The Poitiers suburb of Montbernage, across of the Clain, is a quiet and peaceful place. It was not always so. In the early 8th Century, in 711 AD, the troops of the Umayyad Caliphate invaded the Iberian Peninsula. Within two decades, they had destroyed the Wisigothic Kingdom. As early as 720 the Umayyads had a foothold around Narbonne, in southern France. In 732, under the Governor General of El-Andalus, Umayyad cavalry crossed the Pyrenees and crushed the forces of Odo the Great, the then Duke of Aquitaine. The Moslem army, of some 30,000-100,000 men, continued north, pillaging and destroying as they went along, heading either to Paris or to Tours, home of the richest monastery in western France. By October the Umayyads had arrived at the gates of Poitiers, and camped at Montbernage, along the banks of the Clain.
On October 10, 732, the Arab forces met the Merovingian army, led by the power behind the throne, Charles Martel (“the hammer’). This was the second of the three major “Battles of Poitiers,” though the encounter was likely some 10 miles north of Poitiers, at Moussais-la-Bataille.
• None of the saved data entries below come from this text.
==> src/hw/rtl/spq_pkg.sv <==
`default_nettype none

package spq_pkg;

    // Queue geometry.
    localparam int QUEUE_DEPTH = 16;
    localparam int CNT_W       = $clog2(QUEUE_DEPTH + 1);
    localparam int IDX_W       = $clog2(QUEUE_DEPTH);

    // Field widths.
    localparam int SIZE_W = 32;
    localparam int PRIO_W = 8;
    localparam int ARR_W  = 17;
    localparam int OCC_W  = 5;
    localparam int ENTRY_W = SIZE_W + PRIO_W + ARR_W;

    // Stream widths.
    localparam int S_DATA_W = 64;
    localparam int M_DATA_W = 64;
    localparam int M_USER_W = 3;

    typedef enum logic {
        OP_INSERT = 1'b0,
        OP_REMOVE = 1'b1
    } t_opcode;

    typedef enum logic [1:0] {
        ST_OK    = 2'd0,
        ST_FULL  = 2'd1,
        ST_EMPTY = 2'd2
    } t_status;

    // One stored entry, size in the lowest bits.
    typedef struct packed {
        logic [ARR_W-1:0]  arrival;
        logic [PRIO_W-1:0] prio;
        logic [SIZE_W-1:0] size;
    } t_entry;

    // Result beat payload, size in the lowest bits.
    typedef struct packed {
        logic [M_DATA_W-ENTRY_W-OCC_W-1:0] pad;
        logic [OCC_W-1:0]                  occupancy;
        t_entry                            entry;
    } t_out_data;

    // Result sideband, entry_valid in bit 0.
    typedef struct packed {
        t_status status;
        logic    entry_valid;
    } t_out_user;

    typedef enum logic {
        S_IDLE = 1'b0,
        S_EXEC = 1'b1
    } t_state;

    // Controller to datapath.
    typedef struct packed {
        logic load;
        logic exec;
    } t_dp_cmd;

    // Datapath status, seen by the top-level assertions.
    typedef struct packed {
        logic full;
        logic empty;
    } t_dp_sts;

endpackage

`default_nettype wire

==> src/hw/rtl/spq_datapath.sv <==
`default_nettype none

module spq_datapath (
    input  wire logic                    i_clk,
    input  wire logic                    i_rst_n,
    input  wire spq_pkg::t_dp_cmd        i_cmd,
    input  wire logic [spq_pkg::S_DATA_W-1:0] i_s_tdata,
    input  wire logic                    i_s_tuser,
    output spq_pkg::t_dp_sts             o_sts,
    output logic [spq_pkg::M_DATA_W-1:0] o_m_tdata,
    output logic [spq_pkg::M_USER_W-1:0] o_m_tuser
);
    import spq_pkg::*;

    t_opcode          r_op;
    t_entry           r_in;
    t_entry           r_cells [QUEUE_DEPTH];
    t_entry           n_cells [QUEUE_DEPTH];
    logic [CNT_W-1:0] r_count;
    logic [CNT_W-1:0] n_count;
    t_out_data        r_out_data;
    t_out_user        r_out_user;
    t_out_data        n_out_data;
    t_out_user        n_out_user;
    logic [QUEUE_DEPTH-1:0] w_keep;
    logic             w_full;
    logic             w_empty;
    logic             w_cell_we;

    // Capture the accepted beat.
    always_ff @(posedge i_clk) begin
        if (i_cmd.load) begin
            r_op <= t_opcode'(i_s_tuser);
            r_in <= i_s_tdata[ENTRY_W-1:0];
        end
    end

    assign w_full  = (r_count == CNT_W'(QUEUE_DEPTH));
    assign w_empty = (r_count == '0);
    assign o_sts.full  = w_full;
    assign o_sts.empty = w_empty;

    // Each cell compares its priority with the new entry at once. Occupied
    // cells are sorted, so the cells that keep their value form a prefix.
    for (genvar gi = 0; gi < QUEUE_DEPTH; gi++) begin : g_cell
        assign w_keep[gi] = (CNT_W'(gi) < r_count) && (r_cells[gi].prio >= r_in.prio);

        if (gi == 0) begin : g_head
            always_comb begin
                if (r_op == OP_INSERT) begin
                    n_cells[gi] = w_keep[gi] ? r_cells[gi] : r_in;
                end else begin
                    n_cells[gi] = r_cells[gi + 1];
                end
            end
        end else if (gi == QUEUE_DEPTH - 1) begin : g_tail
            always_comb begin
                if (r_op == OP_INSERT) begin
                    if (w_keep[gi]) begin
                        n_cells[gi] = r_cells[gi];
                    end else if (w_keep[gi - 1]) begin
                        n_cells[gi] = r_in;
                    end else begin
                        n_cells[gi] = r_cells[gi - 1];
                    end
                end else begin
                    n_cells[gi] = r_cells[gi];
                end
            end
        end else begin : g_mid
            always_comb begin
                if (r_op == OP_INSERT) begin
                    if (w_keep[gi]) begin
                        n_cells[gi] = r_cells[gi];
                    end else if (w_keep[gi - 1]) begin
                        n_cells[gi] = r_in;
                    end else begin
                        n_cells[gi] = r_cells[gi - 1];
                    end
                end else begin
                    n_cells[gi] = r_cells[gi + 1];
                end
            end
        end
    end

    assign w_cell_we = i_cmd.exec &&
                       (((r_op == OP_INSERT) && !w_full) || ((r_op == OP_REMOVE) && !w_empty));

    // Cell chain update; contents need no reset.
    always_ff @(posedge i_clk) begin
        if (w_cell_we) begin
            r_cells <= n_cells;
        end
    end

    // Occupancy and result formation.
    always_comb begin
        n_count    = r_count;
        n_out_data = '0;
        n_out_user = '0;
        n_out_user.status = ST_OK;
        if (r_op == OP_INSERT) begin
            if (w_full) begin
                n_out_user.status = ST_FULL;
            end else begin
                n_count = r_count + CNT_W'(1);
            end
        end else begin
            if (w_empty) begin
                n_out_user.status = ST_EMPTY;
            end else begin
                n_count = r_count - CNT_W'(1);
                n_out_user.entry_valid = 1'b1;
                n_out_data.entry = r_cells[0];
            end
        end
        n_out_data.occupancy = OCC_W'(n_count);
    end

    always_ff @(posedge i_clk) begin
        if (!i_rst_n) begin
            r_count <= '0;
        end else if (i_cmd.exec) begin
            r_count <= n_count;
        end
    end

    // Output register.
    always_ff @(posedge i_clk) begin
        if (i_cmd.exec) begin
            r_out_data <= n_out_data;
            r_out_user <= n_out_user;
        end
    end

    assign o_m_tdata = r_out_data;
    assign o_m_tuser = r_out_user;

endmodule

`default_nettype wire

==> src/hw/rtl/spq_ctrl.sv <==
`default_nettype none

module spq_ctrl (
    input  wire logic          i_clk,
    input  wire logic          i_rst_n,
    input  wire logic          i_s_tvalid,
    output logic               o_s_tready,
    output logic               o_m_tvalid,
    input  wire logic          i_m_tready,
    output spq_pkg::t_dp_cmd   o_cmd
);
    import spq_pkg::*;

    t_state r_state;
    t_state n_state;
    logic   r_out_valid;
    logic   w_out_free;

    // The output register can take a new result when empty or draining.
    assign w_out_free = !r_out_valid || i_m_tready;

    always_ff @(posedge i_clk) begin
        if (!i_rst_n) begin
            r_state <= S_IDLE;
        end else begin
            r_state <= n_state;
        end
    end

    // Next state.
    always_comb begin
        n_state = r_state;
        unique case (r_state)
            S_IDLE: begin
                if (i_s_tvalid) begin
                    n_state = S_EXEC;
                end
            end
            S_EXEC: begin
                if (w_out_free) begin
                    n_state = S_IDLE;
                end
            end
            default: begin
                n_state = S_IDLE;
            end
        endcase
    end

    // Outputs. Ready stays low while reset is asserted so no beat is taken then.
    always_comb begin
        o_s_tready = 1'b0;
        o_cmd      = '0;
        unique case (r_state)
            S_IDLE: begin
                o_s_tready = i_rst_n;
                o_cmd.load = i_s_tvalid && i_rst_n;
            end
            S_EXEC: begin
                o_cmd.exec = w_out_free;
            end
            default: begin
                o_s_tready = 1'b0;
            end
        endcase
    end

    // Result beat valid flag.
    always_ff @(posedge i_clk) begin
        if (!i_rst_n) begin
            r_out_valid <= 1'b0;
        end else if (o_cmd.exec) begin
            r_out_valid <= 1'b1;
        end else if (i_m_tready) begin
            r_out_valid <= 1'b0;
        end
    end

    assign o_m_tvalid = r_out_valid;

endmodule

`default_nettype wire

==> src/hw/rtl/sorted_priority_queue_unit.sv <==
`default_nettype none

// Channel   Dir  Signals                    Contents
// s         in   i_s_tvalid/o_s_tready      tdata: job_size, priority_level, arrival_second
//                                           tuser: opcode
// m         out  o_m_tvalid/i_m_tready      tdata: out_size, out_priority, out_arrival,
//                                                  occupancy
//                                           tuser: entry_valid, status_code
//
// Each item is handled in a capture step that takes the beat, then an update
// step that updates the sorted cell chain and loads the output register.
// A new beat is accepted while the previous result waits in the output register.
// The update cycle holds while the output register still has an untaken result.
// Reset is synchronous, active low; it empties the queue and the output stage.

module sorted_priority_queue_unit (
    input  wire logic                            i_clk,
    input  wire logic                            i_rst_n,
    input  wire logic                            i_s_tvalid,
    output logic                                 o_s_tready,
    // [31:0] job_size, [39:32] priority_level, [56:40] arrival_second
    input  wire logic [spq_pkg::S_DATA_W-1:0]    i_s_tdata,
    // [0] opcode
    input  wire logic                            i_s_tuser,
    output logic                                 o_m_tvalid,
    input  wire logic                            i_m_tready,
    // [31:0] out_size, [39:32] out_priority, [56:40] out_arrival, [61:57] occupancy
    output logic [spq_pkg::M_DATA_W-1:0]         o_m_tdata,
    // [0] entry_valid, [2:1] status_code
    output logic [spq_pkg::M_USER_W-1:0]         o_m_tuser
);
    import spq_pkg::*;

    t_dp_cmd w_cmd;
    t_dp_sts w_sts;

    spq_ctrl u_ctrl (
        .i_clk      (i_clk),
        .i_rst_n    (i_rst_n),
        .i_s_tvalid (i_s_tvalid),
        .o_s_tready (o_s_tready),
        .o_m_tvalid (o_m_tvalid),
        .i_m_tready (i_m_tready),
        .o_cmd      (w_cmd)
    );

    spq_datapath u_datapath (
        .i_clk     (i_clk),
        .i_rst_n   (i_rst_n),
        .i_cmd     (w_cmd),
        .i_s_tdata (i_s_tdata),
        .i_s_tuser (i_s_tuser),
        .o_sts     (w_sts),
        .o_m_tdata (o_m_tdata),
        .o_m_tuser (o_m_tuser)
    );

    // An update always leaves a result beat in the output register.
    a_exec_gives_beat: assert property (@(posedge i_clk) disable iff (!i_rst_n)
        w_cmd.exec |=> o_m_tvalid)
        else $error("update did not present a result beat");

    // Capture and update never overlap.
    a_no_load_in_exec: assert property (@(posedge i_clk) disable iff (!i_rst_n)
        !(w_cmd.exec && w_cmd.load))
        else $error("capture and update in the same cycle");

    // The queue cannot be full and empty at once.
    a_full_empty: assert property (@(posedge i_clk) disable iff (!i_rst_n)
        !(w_sts.full && w_sts.empty))
        else $error("queue reports full and empty");

    // A returned entry always carries an ok status.
    a_entry_ok: assert property (@(posedge i_clk) disable iff (!i_rst_n)
        (o_m_tvalid && o_m_tuser[0]) |-> (o_m_tuser[2:1] == ST_OK))
        else $error("returned entry with error status");

    // An update on an empty queue never returns an entry.
    a_empty_no_entry: assert property (@(posedge i_clk) disable iff (!i_rst_n)
        (w_cmd.exec && w_sts.empty) |=> !o_m_tuser[0])
        else $error("entry returned from empty queue");

endmodule

`default_nettype wire
==> config.mk <==
export PLATFORM = sky130hd
export DESIGN_NAME = sorted_priority_queue_unit
export DESIGN_NICKNAME = d
export VERILOG_FILES = /design/src/hw/rtl/spq_pkg.sv /design/src/hw/rtl/spq_datapath.sv /design/src/hw/rtl/spq_ctrl.sv /design/src/hw/rtl/sorted_priority_queue_unit.sv
export SDC_FILE = /design/constraint.sdc
export NUM_CORES = 2
export LEC_CHECK = 0
export BUFFER_PORTS_ARGS = -buffer_cell sky130_fd_sc_hd__buf_2
export CAP_MARGIN = 0
export CORE_ASPECT_RATIO = 0.75
export CORE_MARGIN = 4
export CORE_UTILIZATION = 40
export DETAILED_ROUTE_END_ITERATION = 10
export GPL_TIMING_DRIVEN = 0
export PLACE_DENSITY = 0.56
export RECOVER_POWER = 100
export SYNTH_ARGS = -nofsm -noshare
export SYNTH_HDL_FRONTEND = slang
export SYNTH_HIERARCHICAL = 1
export SYNTH_SLANG_ARGS = --single-unit
==> constraint.sdc <==
create_clock -name i_clk -period 19.9 [get_ports i_clk]
set_input_delay 0.995 -clock i_clk [delete_from_list [all_inputs] [get_ports i_clk]]
set_output_delay 0.995 -clock i_clk [all_outputs]
set_load 0.1 [all_outputs]
Yosys cells after proc, flatten, opt, wreduce, memory -nomap -nowiden
Cells that the tools add are included.

Flip-flop bits (word level): 1042. Word-level logic and storage cells: 218. Output and inout port bits: 69.

Equal/unequal tests: 16. Reductions and logical operators: 44. Bitwise logic cells: 3. $add $sub $neg: 2. Order comparisons: 32. Multiplexer cells: 60.

Operators by type and width (count): 57-bit 2-to-1 mux (45); 8-bit greater-or-equal comparator (16); 4-bit by 5-bit < comparator with 1-bit output (first input constant) (8); 2-bit by 1-bit inequality test with 1-bit output (second input constant) (15); 2-bit AND reduction (15); 1-bit logical AND (20); 3-bit by 5-bit < comparator with 1-bit output (first input constant) (4); 5-bit 2-to-1 mux (3); 1-bit by 5-bit < comparator with 1-bit output (first input constant) (2); 2-bit by 5-bit < comparator with 1-bit output (first input constant) (2); 1-bit 2-to-1 mux (9); 5-bit by 1-bit adder with 5-bit output (second input constant) (1); 5-bit == test (second input constant) (1); 5-bit zero test (1); 5-bit by 1-bit subtractor with 5-bit output (second input constant) (1); 2-bit 2-to-1 mux (2); 1-bit zero test (3); 1-bit NOT (3); 3-bit AND reduction (1); 1-bit logical OR (2); 1-bit one-hot mux with 2 select lines (1); 2-bit nonzero test (1); 2-bit OR reduction (1).

Logic depth before layout (Yosys ltp)
Depth in word-level cells: 6. Depth in mapped cells: 10. Depth with buffers taken out: 7.

Cells and area by module
The synthesis kept the hierarchy.

By module, submodules not included: spq_datapath (area each 54066.9 um^2, sequential area each 31179.9 um^2, cells an instance 4774, times used 1); spq_ctrl (area each 93.8 um^2, sequential area each 40.0 um^2, cells an instance 10, times used 1).

Worst setup path before layout
No wires, ideal clock.

Path kind: input to register. Start point: input port i_m_tready. End point: register u_datapath/r_cells[741] in the netlist's numbering, enable pin. Cell stages on the path: 5. Setup time: 0.559 ns. Arrival time: 6.739 ns. Path buffers: 1. Data required time: 19.341 ns. Path slack: 12.603 ns. Path through: nand2b_1 -> and2_2 -> o21a_1 -> buf_4 -> a21boi_0.

RTL lines: from (decl) (RTL line sorted_priority_queue_unit.sv:26) `input wire logic i_m_tready,`; to (signal assigned) (RTL line spq_datapath.sv:93) `r_cells <= n_cells;`; to (decl) (RTL line spq_datapath.sv:17) `t_entry r_cells [QUEUE_DEPTH];`.

Worst setup path in the final report
Start point: register u_datapath.r_count[4]. End point: register u_datapath/r_cells[836] in the netlist's numbering, enable pin.

Word-level cells in the longest chain between the ends: 6. Elaborated cells on any way between the ends: 12. Those cells by class: order compare: 1; eq/ne: 2; reduce/logical: 9.

Ends and longest elaborated chain: from (decl) (RTL line spq_datapath.sv:19) `logic [CNT_W-1:0] r_count;`; from (signal assigned) (RTL line spq_datapath.sv:125) `r_count <= n_count;`; parallel branches: the longest is 5 deep, another holds 1-bit by 5-bit < comparator with 1-bit output; 2-bit AND reduction (no source line) (*).

Mark *: on every way between the ends. A chain may end at the register's enable or synchronous reset.

==> flow_metrics.tcl <==
set metrics [dict create \
    hpwl_um 178000 \
    drtIter0Drc 7196 \
    slowest_stage "nor3_1" \
    grt_max_degree 43 \
    violations "capacitance limit, slew limit" \
    cts_tree "built" \
    grt_pass1_wl_um 329000 \
    fin_crit_ns 10.16 \
    initial_core_util 0.404 \
    cp_max_fo 42 \
    fin_ws_ns 9.74 \
    cp_top_family "simple AND/OR/NAND/NOR gates" \
    dp_slack_ns 14.76 \
    final_cell_mix "1,035 x edfxtp_1, 598 x clkbuf_1, 579 x o21ai_0" \
    power_density_nw_per_um2 91.0 \
    cts.path.max_buffers 3 \
    maxSlewViolCount 983 \
    layout_commonest_cell "edfxtp_1" \
    syn_avg_cell_area_um2 11.3 \
    core_um2 134000 \
    syn_area_um2 54100 \
    synth_warnings 6 \
    syn_inst 4782 \
    arrival_ns 10.44 \
    via_count 46700 \
    fin_nets 5262 \
    ctsResizeCount 0 \
    final.setup_skew_ns 0.0242 \
    syn2layout_area_growth_pct 12.1 \
    setup-violations-final 0 \
    busiest_layer "met1" \
    outcome "finished, violations left" \
    cts_max_level 3 \
    irDropWorstVdd_mv 0.0717 \
    max_freq_mhz 98.4 \
    cpMostUsedCell "clkbuf_1" \
    wl_per_cell_um 34.5 \
    clock_sinks 1042 \
    layout-drive-gt1-share 0.0829 \
    grt-ovfl-total 0 \
    viasPerCell 6.73 \
    place_congestion 0.968 \
    rows 116 \
    post-cts-setup-buffer-count 0 \
    drtPass1Iterations 7 \
    crit_path_start_kind "flop" \
    critical_path_class "reg2reg" \
    cts_buffers 112 \
    drt_wl_total_um 240000 \
    slowest_delay_ns 2.48 \
    io_buffers 128 \
    tightest_slew_ns 3.70 \
    grt_usage 0.327 \
    rsz0062_at_grt "false" \
    p_leak_uw 0.0198 \
    die_area_um2 141000 \
    required_ns 20.17 \
    critPathBufInv 3 \
    setup_tns_ns 0 \
    path_cells "clkbuf_1 > nor3_1 > o21ai_0 > nand2_1 > clkbuf_1 > o21a_1 > clkbuf_1" \
    cts_root_buf "clkbuf_16" \
    grtUsageMet3 0.133 \
    ctsHoldBuffers 0 \
    use_met2 0.442 \
    n_fill_cell 12700 \
    antenna_found_initial 18 \
    die_y_um 327 \
    use_met1 0.463 \
    insertion_delay_ns 0.76 \
    grt_pass1_vias 44600 \
    ant_nets 0 \
    clk_pin_slew_ns 0.07 \
    report.final.hold_viol_count 0 \
    slew_headroom -1.49 \
    finalCritPeriodShare 0.511 \
    maxCapViolations 47 \
    fin_total_pwr_uw 5520 \
    worstHoldPathType "in2reg" \
    end_kind "flop" \
    die_w_um 433 \
    ios 138 \
    drc 0 \
]
power breakdown:
group	internal, uW	total, uW	switching, uW
Combinational	164	764	600
Clock	1220	2170	944
Sequential	2540	2590	54.9
path summary, 6_finish.rpt:
path | from | cells after the start | to | slack, ns
worst max-delay path | u_datapath/r_count[4] | 7 | u_datapath/r_cells[836] | 9.74
worst min-delay path | i_s_tdata[47] | 1 | u_datapath/r_in[47] | 0.41
worst max register to register | u_datapath/r_count[4] | 7 | u_datapath/r_cells[836] | 9.74
worst min register to register | u_ctrl/r_state | 2 | u_ctrl/o_m_tvalid | 0.52
through the flow:
stage	hold slack [ns]	util	cells	instance area, um^2
CTS	0.358	0.460	6920	61600
global placement	0.486	0.426	6681	57000
floorplan	0.458	-	4783	54100
finish	0.407	0.453	6938	60700
global route	0.371	0.453	6926	60700
detailed placement	0.513	0.432	6716	57900
registers in the layout, indices dropped and copies added (netlist names):
signal,count
u_datapath/r_op,1
u_ctrl/r_state,1
u_datapath/r_in,57
u_datapath/o_m_tdata,62
u_datapath/r_cells,912
u_datapath/o_m_tuser,3
u_ctrl/o_m_tvalid,1
u_datapath/r_count,5
routing by layer:
| layer | wire length, um | share of wire | vias to the layer above |
|---|---|---|---|
| met5 | 242 | 0.0010 | - |
| met3 | 36500 | 0.15 | 457 |
| met1 | 98900 | 0.41 | 23500 |
| met4 | 10000 | 0.042 | 12 |
| met2 | 94100 | 0.39 | 3309 |
| li1 | - | - | 19500 |
cell type report:
| cell class | count | area (um^2) | area share |
|---|---|---|---|
| Sequential cell | 1042 | 31200 | 0.514 |
| Antenna cell | 17 | 42.5 | 0.000701 |
| Multi-Input combinational cell | 2924 | 19600 | 0.324 |
| Buffer | 557 | 2230 | 0.0368 |
| Timing Repair Buffer | 164 | 701 | 0.0115 |
| Inverter | 260 | 976 | 0.0161 |
| Tap cell | 1770 | 2210 | 0.0365 |
| Clock buffer | 141 | 2930 | 0.0483 |
| Clock inverter | 63 | 732 | 0.0121 |
Note: power is estimated with default switching activity, not from simulation.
After having conquered Egypt, North Africa, the Wisigoths, the Persian Empire, the Byzantine Army, and Aquitaine, here the Arab armies finally met their match. Charles Martel’s army “hammered” the Umayyad troops, bringing him everlasting fame: his son Pepin le Bref (Pippin the Short) would usher out the last figurehead Merovingian king, and usher in the new Carolingian dynasty; his grandson, Charlemagne, would create an Empire even larger than that of the Umayyads.
Having lost their leader, Abdul Rahman, the defeated Arab troops headed back south and over the Pyrenees. As they hastily retreated, they did, according to local legend, leave behind something important. Apparently, Arab armies included some expertise in logistics: while they partly lived off the land, as invaders had since time immemorial, not everything they found could meet either their tastes or Islamic strictures on food, and so they brought some of their own provisions. Specifically, they brought along goat herds. Some of the goats, and possibly some of the goat keepers, did not make the trip back south. They stayed where they had camped before the battle, perhaps around Montbernage. From the chebli (Arabic for goat) came a particularly tasteful cheese, that we now call Chabichou. Legend says this is the origin of the famous goat cheeses of the Poitou-Charentes, which today account for about 2/3 of France’s 100,000 tons a year of goat cheese production. As Stephane Henaut and Jeni Mitchell put it in the recounting of the legend in their marvelous book, A Bite-Sized History of France, “Chabichou is a delicious reminder that the meeting of different cultures and civilizations should be a source of enrichment rather than conflict.” Today one can sample many of the wonderful goat cheeses of the Poitou, and see where they are made, along the Route du Chabichou. This touristic itinerary is well-indicated by road panels, and has its own website. If one goes on The Week of Cheese in April, the small country roads may feel like one is part of an invading or retreating army, but otherwise expect peaceful countrysides, and very tasty lunches.